This is particularly true with regards to your hearing health. And the World Health Organization confirms this also. That’s especially troubling because headphones can be found everywhere.

Some Risks With Earbuds or Headphones

Frances enjoys listening to Lizzo all the time. Because Frances loves Lizzo so much, she also turns the volume way up (most people love to listen to their favorite music at full power). She’s a respectful person, though, so Frances uses high-quality headphones to enjoy her tunes.

This is a fairly normal use of headphones. Certainly, there are lots of other purposes and places you might use them, but the basic purpose is the same.

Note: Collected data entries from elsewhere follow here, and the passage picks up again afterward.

===== src/rtl/irq_port_pkg.sv =====
// Purpose: shared constants and helpers for the interrupt port block
// Assumes: 32-bit slave data, one clock domain
// Notes: widths and counts are fixed configuration values
package irq_port_pkg;

  // =====================================================================
  // configuration
  localparam int NUM_CORES = 3;
  localparam int CORE_W = 2;
  localparam int PPI_CFG = 16;
  localparam int SPI_WIRES = 32;
  localparam int SPI_SUPPORTED = 64;
  localparam int MSG_W = 16;
  localparam int PPI_ID_W = 5;
  localparam logic WIDE_MESSAGE_OPTION = 1'b0;

  // =====================================================================
  // slave port layout
  localparam int AXI_ADDR_W = 16;
  localparam int AXI_ID_W = 4;
  localparam int AXI_DATA_W = 32;
  localparam int AXI_STRB_W = 4;
  localparam int DEVID_W = 8;
  localparam logic [AXI_ADDR_W-1:0] TRANS_OFF = 16'h0040;
  localparam logic [1:0] RESP_OKAY = 2'h0;
  localparam logic [1:0] RESP_SLVERR = 2'h2;
  localparam logic [1:0] BURST_FIXED = 2'h0;

  // =====================================================================
  // reset values
  localparam logic [AXI_DATA_W-1:0] TRANS_RESET = 32'h0000_0000;
  localparam logic [MSG_W-1:0] MSG_RESET = 16'h0000;

  // interrupt number carried by a private slot for the configured count
  function automatic logic [PPI_ID_W-1:0] ppi_id(input int slot);
    int n;
    n = 0;
    if (PPI_CFG == 16)
    begin
      n = 16 + slot;
    end
    else if (PPI_CFG == 12)
    begin
      n = 20 + slot;
    end
    else if (slot < 6)
    begin
      n = 22 + slot;
    end
    else
    begin
      n = (slot == 6) ? 29 : 30;
    end
    return PPI_ID_W'(n);
  endfunction : ppi_id

  function automatic logic addr_hit(input logic [AXI_ADDR_W-1:0] a);
    return a[AXI_ADDR_W-1:2] == TRANS_OFF[AXI_ADDR_W-1:2];
  endfunction : addr_hit

  function automatic logic [1:0] beat_resp(input logic [AXI_ADDR_W-1:0] a);
    return addr_hit(a) ? RESP_OKAY : RESP_SLVERR;
  endfunction : beat_resp

  // wrap bursts advance as incrementing ones
  function automatic logic [AXI_ADDR_W-1:0] next_addr(
    input logic [AXI_ADDR_W-1:0] a,
    input logic [2:0] size,
    input logic [1:0] burst
  );
    logic [AXI_ADDR_W-1:0] step;
    step = AXI_ADDR_W'(1) << size;
    return (burst == BURST_FIXED) ? a : AXI_ADDR_W'(a + step);
  endfunction : next_addr

endpackage : irq_port_pkg


===== src/rtl/cond_if.sv =====
// Purpose: carries raw interrupt wires and their conditioned forms
// Assumes: single clock domain
// Notes: one instance per bank of wires
`timescale 1ns/100ps
interface cond_if #(parameter int W = 1);
  logic [W-1:0] raw;
  logic [W-1:0] level;
  logic [W-1:0] rise;
  modport bank (input raw, output level, output rise);
  modport user (output raw, input level, input rise);
endinterface : cond_if


===== src/rtl/intr_cond_bank.sv =====
// Purpose: two-stage synchroniser plus edge detector for a wire bank
// Assumes: ce freezes all state
// Notes: level is registered, rise is a one-cycle pulse
`timescale 1ns/100ps
module intr_cond_bank #(parameter int W = 1) (
  input wire logic sys_clk,
  input wire logic rst_b,
  input wire logic ce,
  cond_if.bank c
);

  logic [W-1:0] meta_reg;
  logic [W-1:0] meta_next;
  logic [W-1:0] sync_reg;
  logic [W-1:0] sync_next;
  logic [W-1:0] level_reg;
  logic [W-1:0] level_next;

  // =====================================================================
  // synchroniser and edge detect
  always_comb
  begin
    meta_next = c.raw;
    sync_next = meta_reg;
    level_next = sync_reg;
  end

  always_ff @(posedge sys_clk)
  begin
    if (!rst_b)
    begin
      meta_reg <= '0;
      sync_reg <= '0;
      level_reg <= '0;
    end
    else if (ce)
    begin
      meta_reg <= meta_next;
      sync_reg <= sync_next;
      level_reg <= level_next;
    end
  end

  assign c.level = level_reg;
  assign c.rise = sync_reg & ~level_reg;

endmodule : intr_cond_bank


===== src/rtl/irq_port_top.sv =====
// Purpose: external ports of an interrupt controller
// Assumes: all inputs synchronous to sys_clk, ce freezes state
// Notes: private edges and translation writes become outbound messages
`timescale 1ns/100ps
module irq_port_top
  import irq_port_pkg::*;
(
  input wire logic sys_clk,
  input wire logic rst_b,
  input wire logic ce,
  input wire logic [NUM_CORES-1:0][PPI_CFG-1:0] ppi_in,
  output logic [NUM_CORES-1:0][PPI_CFG-1:0] ppi_r,
  input wire logic [SPI_WIRES-1:0] spi_in,
  output logic [SPI_WIRES-1:0] spi_r,
  input wire logic in_valid,
  output logic in_ready,
  input wire logic [MSG_W-1:0] in_data,
  input wire logic [CORE_W-1:0] in_src,
  input wire logic in_last,
  input wire logic in_wake,
  output logic in_msg_valid,
  output logic [MSG_W-1:0] in_msg_data,
  output logic [CORE_W-1:0] in_msg_src,
  output logic in_msg_last,
  output logic core_wake_seen,
  output logic out_valid,
  input wire logic out_ready,
  output logic [MSG_W-1:0] out_data,
  output logic [CORE_W-1:0] out_dest,
  output logic out_last,
  output logic out_wake,
  output logic [DEVID_W-1:0] requester_device_id,
  input wire logic [AXI_ID_W-1:0] awid,
  input wire logic [AXI_ADDR_W-1:0] awaddr,
  input wire logic [7:0] awlen,
  input wire logic [2:0] awsize,
  input wire logic [1:0] awburst,
  input wire logic [DEVID_W-1:0] awuser,
  input wire logic awvalid,
  output logic awready,
  input wire logic [AXI_DATA_W-1:0] wdata,
  input wire logic [AXI_STRB_W-1:0] wstrb,
  input wire logic wlast,
  input wire logic wvalid,
  output logic wready,
  output logic [AXI_ID_W-1:0] bid,
  output logic [1:0] bresp,
  output logic bvalid,
  input wire logic bready,
  input wire logic [AXI_ID_W-1:0] arid,
  input wire logic [AXI_ADDR_W-1:0] araddr,
  input wire logic [7:0] arlen,
  input wire logic [2:0] arsize,
  input wire logic [1:0] arburst,
  input wire logic arvalid,
  output logic arready,
  output logic [AXI_ID_W-1:0] rid,
  output logic [AXI_DATA_W-1:0] rdata,
  output logic [1:0] rresp,
  output logic rlast,
  output logic rvalid,
  input wire logic rready
);

  localparam int PPI_W = NUM_CORES * PPI_CFG;

  typedef enum logic [1:0] {AX_IDLE, AX_WDATA, AX_WRESP, AX_RDATA} ax_state_t;

  // =====================================================================
  // conditioning banks
  cond_if #(.W(PPI_W)) ppi_c ();
  cond_if #(.W(SPI_WIRES)) spi_c ();

  assign ppi_c.raw = ppi_in;
  assign spi_c.raw = spi_in;

  intr_cond_bank #(.W(PPI_W)) u_ppi_bank (
    .sys_clk(sys_clk),
    .rst_b(rst_b),
    .ce(ce),
    .c(ppi_c.bank)
  );

  intr_cond_bank #(.W(SPI_WIRES)) u_spi_bank (
    .sys_clk(sys_clk),
    .rst_b(rst_b),
    .ce(ce),
    .c(spi_c.bank)
  );

  assign ppi_r = ppi_c.level;
  assign spi_r = spi_c.level;

  // lowest pending slot wins
  function automatic int first_set(input logic [PPI_W-1:0] v);
    int r;
    r = 0;
    for (int i = PPI_W - 1; i >= 0; i--)
    begin
      if (v[i])
      begin
        r = i;
      end
    end
    return r;
  endfunction : first_set

  // =====================================================================
  // slave port state
  ax_state_t ax_state_reg, ax_state_next;
  logic turn_reg, turn_next;
  logic awready_reg, awready_next;
  logic arready_reg, arready_next;
  logic wready_reg, wready_next;
  logic bvalid_reg, bvalid_next;
  logic [AXI_ID_W-1:0] bid_reg, bid_next;
  logic [1:0] bresp_reg, bresp_next;
  logic rvalid_reg, rvalid_next;
  logic rlast_reg, rlast_next;
  logic [AXI_ID_W-1:0] rid_reg, rid_next;
  logic [1:0] rresp_reg, rresp_next;
  logic [AXI_DATA_W-1:0] rdata_reg, rdata_next;
  logic [AXI_ADDR_W-1:0] addr_reg, addr_next;
  logic [AXI_ID_W-1:0] id_reg, id_next;
  logic [7:0] cnt_reg, cnt_next;
  logic [2:0] size_reg, size_next;
  logic [1:0] burst_reg, burst_next;
  logic [DEVID_W-1:0] user_reg, user_next;
  logic err_reg, err_next;
  logic [AXI_DATA_W-1:0] message_translation_reg, trans_word_next;
  logic trans_fire;
  logic [AXI_ADDR_W-1:0] a_step;

  always_comb
  begin
    ax_state_next = ax_state_reg;
    turn_next = turn_reg;
    wready_next = wready_reg;
    bvalid_next = bvalid_reg;
    bid_next = bid_reg;
    bresp_next = bresp_reg;
    rvalid_next = rvalid_reg;
    rlast_next = rlast_reg;
    rid_next = rid_reg;
    rresp_next = rresp_reg;
    rdata_next = rdata_reg;
    addr_next = addr_reg;
    id_next = id_reg;
    cnt_next = cnt_reg;
    size_next = size_reg;
    burst_next = burst_reg;
    user_next = user_reg;
    err_next = err_reg;
    trans_word_next = message_translation_reg;
    trans_fire = 1'b0;
    a_step = next_addr(addr_reg, size_reg, burst_reg);
    unique case (ax_state_reg)
      AX_IDLE:
      begin
        if (awvalid && awready_reg)
        begin
          id_next = awid;
          addr_next = awaddr;
          size_next = awsize;
          burst_next = awburst;
          user_next = awuser;
          err_next = 1'b0;
          wready_next = 1'b1;
          ax_state_next = AX_WDATA;
        end
        else if (arvalid && arready_reg)
        begin
          addr_next = araddr;
          size_next = arsize;
          burst_next = arburst;
          cnt_next = arlen;
          rvalid_next = 1'b1;
          rid_next = arid;
          rresp_next = beat_resp(araddr);
          rdata_next = addr_hit(araddr) ? message_translation_reg : '0;
          rlast_next = (arlen == 8'h00);
          ax_state_next = AX_RDATA;
        end
        else
        begin
          turn_next = ~turn_reg;
        end
      end
      AX_WDATA:
      begin
        if (wvalid && wready_reg)
        begin
          if (addr_hit(addr_reg))
          begin
            for (int b = 0; b < AXI_STRB_W; b++)
            begin
              if (wstrb[b])
              begin
                trans_word_next[8*b +: 8] = wdata[8*b +: 8];
              end
            end
          end
          err_next = err_reg | ~addr_hit(addr_reg);
          addr_next = a_step;
          if (wlast)
          begin
            wready_next = 1'b0;
            bvalid_next = 1'b1;
            bid_next = id_reg;
            bresp_next = err_next ? RESP_SLVERR : RESP_OKAY;
            trans_fire = ~err_next;
            ax_state_next = AX_WRESP;
          end
        end
      end
      AX_WRESP:
      begin
        if (bready)
        begin
          bvalid_next = 1'b0;
          ax_state_next = AX_IDLE;
        end
      end
      AX_RDATA:
      begin
        if (rready)
        begin
          if (rlast_reg)
          begin
            rvalid_next = 1'b0;
            rlast_next = 1'b0;
            ax_state_next = AX_IDLE;
          end
          else
          begin
            addr_next = a_step;
            cnt_next = cnt_reg - 8'h01;
            rresp_next = beat_resp(a_step);
            rdata_next = addr_hit(a_step) ? message_translation_reg : '0;
            rlast_next = (cnt_next == 8'h00);
          end
        end
      end
    endcase
    awready_next = (ax_state_next == AX_IDLE) && !turn_next;
    arready_next = (ax_state_next == AX_IDLE) && turn_next;
  end

  always_ff @(posedge sys_clk)
  begin
    if (!rst_b)
    begin
      ax_state_reg <= AX_IDLE;
      turn_reg <= 1'b0;
      awready_reg <= 1'b0;
      arready_reg <= 1'b0;
      wready_reg <= 1'b0;
      bvalid_reg <= 1'b0;
      bid_reg <= '0;
      bresp_reg <= RESP_OKAY;
      rvalid_reg <= 1'b0;
      rlast_reg <= 1'b0;
      rid_reg <= '0;
      rresp_reg <= RESP_OKAY;
      rdata_reg <= '0;
      addr_reg <= '0;
      id_reg <= '0;
      cnt_reg <= '0;
      size_reg <= '0;
      burst_reg <= BURST_FIXED;
      user_reg <= '0;
      err_reg <= 1'b0;
      message_translation_reg <= TRANS_RESET;
    end
    else if (ce)
    begin
      ax_state_reg <= ax_state_next;
      turn_reg <= turn_next;
      awready_reg <= awready_next;
      arready_reg <= arready_next;
      wready_reg <= wready_next;
      bvalid_reg <= bvalid_next;
      bid_reg <= bid_next;
      bresp_reg <= bresp_next;
      rvalid_reg <= rvalid_next;
      rlast_reg <= rlast_next;
      rid_reg <= rid_next;
      rresp_reg <= rresp_next;
      rdata_reg <= rdata_next;
      addr_reg <= addr_next;
      id_reg <= id_next;
      cnt_reg <= cnt_next;
      size_reg <= size_next;
      burst_reg <= burst_next;
      user_reg <= user_next;
      err_reg <= err_next;
      message_translation_reg <= trans_word_next;
    end
  end

  // =====================================================================
  // streams
  logic [PPI_W-1:0] pend_reg, pend_next;
  logic tpend_reg, tpend_next;
  logic [MSG_W-1:0] tdata_reg, tdata_next;
  logic [DEVID_W-1:0] devid_reg, devid_next;
  logic out_valid_reg, out_valid_next;
  logic [MSG_W-1:0] out_data_reg, out_data_next;
  logic [CORE_W-1:0] out_dest_reg, out_dest_next;
  logic out_wake_reg, out_wake_next;
  logic in_ready_reg;
  logic in_msg_valid_reg, in_msg_valid_next;
  logic [MSG_W-1:0] in_data_reg, in_data_next;
  logic [CORE_W-1:0] in_src_reg, in_src_next;
  logic in_last_reg, in_last_next;
  logic wake_seen_reg;
  int sel;

  always_comb
  begin
    sel = first_set(pend_reg);
    pend_next = pend_reg;
    tpend_next = tpend_reg;
    tdata_next = tdata_reg;
    devid_next = devid_reg;
    out_valid_next = out_valid_reg;
    out_data_next = out_data_reg;
    out_dest_next = out_dest_reg;
    if (out_valid_reg && out_ready)
    begin
      out_valid_next = 1'b0;
    end
    if (!out_valid_next)
    begin
      if (|pend_reg)
      begin
        out_valid_next = 1'b1;
        out_data_next = MSG_W'(ppi_id(sel % PPI_CFG));
        out_dest_next = CORE_W'(sel / PPI_CFG);
        pend_next[sel] = 1'b0;
      end
      else if (tpend_reg)
      begin
        out_valid_next = 1'b1;
        out_data_next = tdata_reg;
        out_dest_next = '0;
        tpend_next = 1'b0;
      end
    end
    // new edges win over the clear of a sent slot
    pend_next = pend_next | ppi_c.rise;
    if (trans_fire)
    begin
      tpend_next = 1'b1;
      tdata_next = trans_word_next[MSG_W-1:0];
      devid_next = WIDE_MESSAGE_OPTION ? '0 : user_reg;
    end
    out_wake_next = |pend_next | tpend_next | out_valid_next;
    in_msg_valid_next = in_valid && in_ready_reg;
    in_data_next = in_data_reg;
    in_src_next = in_src_reg;
    in_last_next = in_last_reg;
    if (in_valid && in_ready_reg)
    begin
      in_data_next = in_data;
      in_src_next = in_src;
      in_last_next = in_last;
    end
  end

  always_ff @(posedge sys_clk)
  begin
    if (!rst_b)
    begin
      pend_reg <= '0;
      tpend_reg <= 1'b0;
      tdata_reg <= MSG_RESET;
      devid_reg <= '0;
      out_valid_reg <= 1'b0;
      out_data_reg <= MSG_RESET;
      out_dest_reg <= '0;
      out_wake_reg <= 1'b0;
      in_ready_reg <= 1'b0;
      in_msg_valid_reg <= 1'b0;
      in_data_reg <= MSG_RESET;
      in_src_reg <= '0;
      in_last_reg <= 1'b0;
      wake_seen_reg <= 1'b0;
    end
    else if (ce)
    begin
      pend_reg <= pend_next;
      tpend_reg <= tpend_next;
      tdata_reg <= tdata_next;
      devid_reg <= devid_next;
      out_valid_reg <= out_valid_next;
      out_data_reg <= out_data_next;
      out_dest_reg <= out_dest_next;
      out_wake_reg <= out_wake_next;
      in_ready_reg <= 1'b1;
      in_msg_valid_reg <= in_msg_valid_next;
      in_data_reg <= in_data_next;
      in_src_reg <= in_src_next;
      in_last_reg <= in_last_next;
      wake_seen_reg <= in_wake;
    end
  end

  assign in_ready = in_ready_reg;
  assign in_msg_valid = in_msg_valid_reg;
  assign in_msg_data = in_data_reg;
  assign in_msg_src = in_src_reg;
  assign in_msg_last = in_last_reg;
  assign core_wake_seen = wake_seen_reg;
  assign out_valid = out_valid_reg;
  assign out_data = out_data_reg;
  assign out_dest = out_dest_reg;
  assign out_last = out_valid_reg;
  assign out_wake = out_wake_reg;
  assign requester_device_id = devid_reg;
  assign awready = awready_reg;
  assign arready = arready_reg;
  assign wready = wready_reg;
  assign bvalid = bvalid_reg;
  assign bid = bid_reg;
  assign bresp = bresp_reg;
  assign rvalid = rvalid_reg;
  assign rlast = rlast_reg;
  assign rid = rid_reg;
  assign rresp = rresp_reg;
  assign rdata = rdata_reg;
endmodule : irq_port_top


===== config.mk =====
export PLATFORM = sky130hd
export DESIGN_NAME = irq_port_top
export DESIGN_NICKNAME = d
export VERILOG_FILES = /design/src/rtl/irq_port_pkg.sv /design/src/rtl/cond_if.sv /design/src/rtl/intr_cond_bank.sv /design/src/rtl/irq_port_top.sv
export SDC_FILE = /design/constraint.sdc
export NUM_CORES = 1
export LEC_CHECK = 0
export ABC_AREA = 1
export BUFFER_PORTS_ARGS = -buffer_cell sky130_fd_sc_hd__buf_2
export CORE_AREA = 4 4 200 202
export CTS_CLUSTER_SIZE = 16
export DETAILED_ROUTE_END_ITERATION = 7
export DIE_AREA = 0 0 204 206
export PLACE_DENSITY_LB_ADDON = 0.1
export SLEW_MARGIN = 20
export SYNTH_ARGS = -nofsm -noshare
export SYNTH_HDL_FRONTEND = slang
export SYNTH_SLANG_ARGS = --single-unit

===== constraint.sdc =====
create_clock -name sys_clk -period 4.6 [get_ports sys_clk]
set_input_delay 0 -clock sys_clk [delete_from_list [all_inputs] [get_ports sys_clk]]
set_output_delay 0 -clock sys_clk [all_outputs]
set_load 0.02 [all_outputs]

We use headphones because we want the listening experience to be somewhat private (so we are able to listen to whatever we want) and also so we don’t bother the people around us (usually). But that’s where the hazard is: we’re exposing our ears to a considerable amount of noise in an extended and intense way. After a while, that noise can cause injury, which leads to hearing loss. And hearing loss has been connected to a wide range of other health-related conditions.

Protect Your Hearing

Hearing health, according to healthcare experts, is a vital element of your overall health. And that’s why headphones present somewhat of a health risk, especially since they tend to be omnipresent (headphones are rather easy to get your hands on).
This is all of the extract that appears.